Optical flow, a motion model, is the visible modeling of images between two frames made up of motion. The optical flow has also been used in some computer vision problems such as video encoding and video re-timing stabilization. In optical flow, the goal is to predict motion between frames, and it assumes that neighboring pixels have similar motion and that their intensity will not change between frames. Since the optical flow equation is created with an equation with two unknowns, the Lucas-Kanade algorithm, which is one of the methods that can solve it, is generally used [3].

opticalflow

Figure 4: shows the Optical flow representation [3].

2.5 Interface Design

interfacedesign

Figure 5 shows that the interface of the VADS system has different windows display on the screen. The System is expected to find the violent content in the videos played and display it to the user without any action from the user.

3 System Architecture

3.1 GUI Design

There is only one interface between the user and the System in the GUI. This interface is the interface that the user encounters when he/she enters the System and follows all transactions from here. For example, while the user is viewing videos from this interface, the user will receive a warning over the same interface if violence is detected.

3.2 Datasets Available

Many data sets were used to achieve high success for such projects, and the data sets consist of many violent videos. A few of them are MediaEval [4], Violent-Flow Database [5], Hockey Fight [6], violent scenes in movies datasets [7]. The MediaEval dataset includes videos of blood presence, fights, presence of fire, presence of weapons, presence of cold weapons, car chases and gory scenes, and violent acts such as gunshots, explosions, and screams for voice mode. Also, Violent Flow Datasets includes 246 videos, including crowd violence, smoking, video footage of crowded violence, violent and non-violent videos. For this project, many violent videos such as street fighting, protests, movie scenes, security camera footage found on YouTube. These videos were divided into frames and intended to be used as a dataset. Besides, it is planned to get help from the datasets mentioned above.

hockeyfight

Figure 6: Hockey Fight Dataset [6]

MediaEval

Figure 7: Sample video frames from the MediaEval VSD2014 dataset [8].

4 Reference

[1] https://en.wikipedia.org/wiki/Image_noise

[2] https://www.cambridgeincolour.com/tutorials/image-interpolation.htm

[3] https://cs.brown.edu/courses/csci1290/2011/results/final/psastras/

[4] C. H. Demarty, C. Penet, G. Gravier, M. Soleymani, A benchmarking campaign for detecting violent scenes in movies, ECCV2012 workshop on Information Fusion in Computer Vision for Concept Recognition, Firenze, October 2012.
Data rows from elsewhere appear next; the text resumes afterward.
This is an optimization exercise on Yosys and OpenROAD, whose aim is small area, a short achievable clock period and few clock cycles per item, not a production implementation.
At most, simulation tests tie the RTL to the original design; equivalence was not proved.

==> v3 <==
// sfl_frame_check
module sfl_frame_check (
    input  wire         clk,
    input  wire         rst,             
    input  wire         start,           
    input  wire [383:0] frame,           
    input  wire [31:0]  cid,
    input  wire [1:0]   conn_state,      
    input  wire [15:0]  last_seq,        
    input  wire [15:0]  connect_seq,     
    output wire         ready,
    output reg          done,
    output reg          accept,
    output reg          ok_a,
    output reg          ok_b,
    output reg          hdr_ok,
    output reg          seq_ok,
    output wire         restart,
    output wire [7:0]   lost,
    output wire [3:0]   conn,
    output wire [7:0]   kind,
    output wire [15:0]  seq,
    output wire [15:0]  echo
);
==> flow/config.mk <==
export PLATFORM = sky130hd
export DESIGN_NAME = sfl_frame_check
export DESIGN_NICKNAME = sfl_frame_check
export VERILOG_FILES = /design/flow/design.v
export SDC_FILE = /design/flow/constraint.sdc
export NUM_CORES = 4
export LEC_CHECK = 0
export CAP_MARGIN = 20
export CORE_MARGIN = 2
export CORE_UTILIZATION = 40
export SLEW_MARGIN = 20
==> flow/constraint.sdc <==
create_clock -name core_clock -period 10.0 [get_ports {clk}]
set_input_delay 2.0000 -clock core_clock [delete_from_list [all_inputs] [get_ports {clk}]]
set_output_delay 2.0000 -clock core_clock [all_outputs]
set_load 0.01 [all_outputs]
run.sh (not shown) runs the stock make flow with config.mk's settings and CLKGATE_MAP_FILE= SYNTH_SCRIPT=/design/flow/synth_recipe.tcl, a recipe that flattens the netlist after the stock synthesis.
==> v37: changes against v3 <==
==> flow/flow/run.sh (new file) <==
#!/bin/bash
set -euo pipefail
MARGIN="${FLOW_SETUP_MARGIN:-7}"
bash standard.sh finish \
  "BUFFER_PORTS_ARGS=-buffer_cell sky130_fd_sc_hd__buf_1" \
  "SETUP_SLACK_MARGIN=${MARGIN}" > flow_make.log 2>&1
==> flow/standard.sh (new file) <==
#!/bin/bash
# synth_recipe.tcl (not shown) runs the flow's synth.tcl, then flattens the netlist and writes it again
# the make line also repeats each setting of config.mk as NAME=value (left out here)
make -C /OpenROAD-flow-scripts/flow DESIGN_CONFIG=/design/flow/config.mk WORK_HOME=/design/flow/orfs CLKGATE_MAP_FILE= SYNTH_SCRIPT=/design/flow/synth_recipe.tcl "${@:-finish}"
removed: flow/run.sh
==> v16: changes against v3 <==
- ABC_CLOCK_PERIOD_IN_PS: not set -> 3000
- SETUP_SLACK_MARGIN: not set -> 5
==> notes <==
Of v37 and v3, v3 has the higher sequential share of layout area (gap 1.1 points).
Of v37 and v16, v37 has the higher via count (gap 7.7%, measured against v16).
Hold slack, lowest first: v3, v16, v37.
No run of this note included a check of the RTL's function; only the layout flow was run.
[5] T. Hassner, Y. Itcher, and O. Kliper-Gross, Violent Flows: Real-Time Detection of Violent Crowd Behavior, 3rd IEEE International Workshop on Socially Intelligent Surveillance and Monitoring (SISM) at the IEEE Conf. on Computer Vision and Pattern Recognition (CVPR), Rhode Island, June 2012.

[6] Enrique Bermejo Nievas, Oscar Deniz Suarez, Gloria Bueno Garc´ıa, and Rahul Sukthankar. Violence Detection in Video Using Computer Vision Techniques

[7] C.H. Demarty,C. Penet, M. Soleymani, G. Gravier. VSD, a public dataset for the detection of violent scenes in movies: design, annotation, analysis and evaluation. In Multimedia Tools and Applications, May 2014.

[8] M. Schedl, M. Sjoberg, I. Mironica, B. Ionescu, V. L. Quang, Y. G. Jiang, C. H. Demarty, “VSD2014: A Dataset for Violent Scenes Detection in Hollywood Movies and Web Videos,” In Proc. International Workshop on Content-Based Multimedia Indexing, 2015.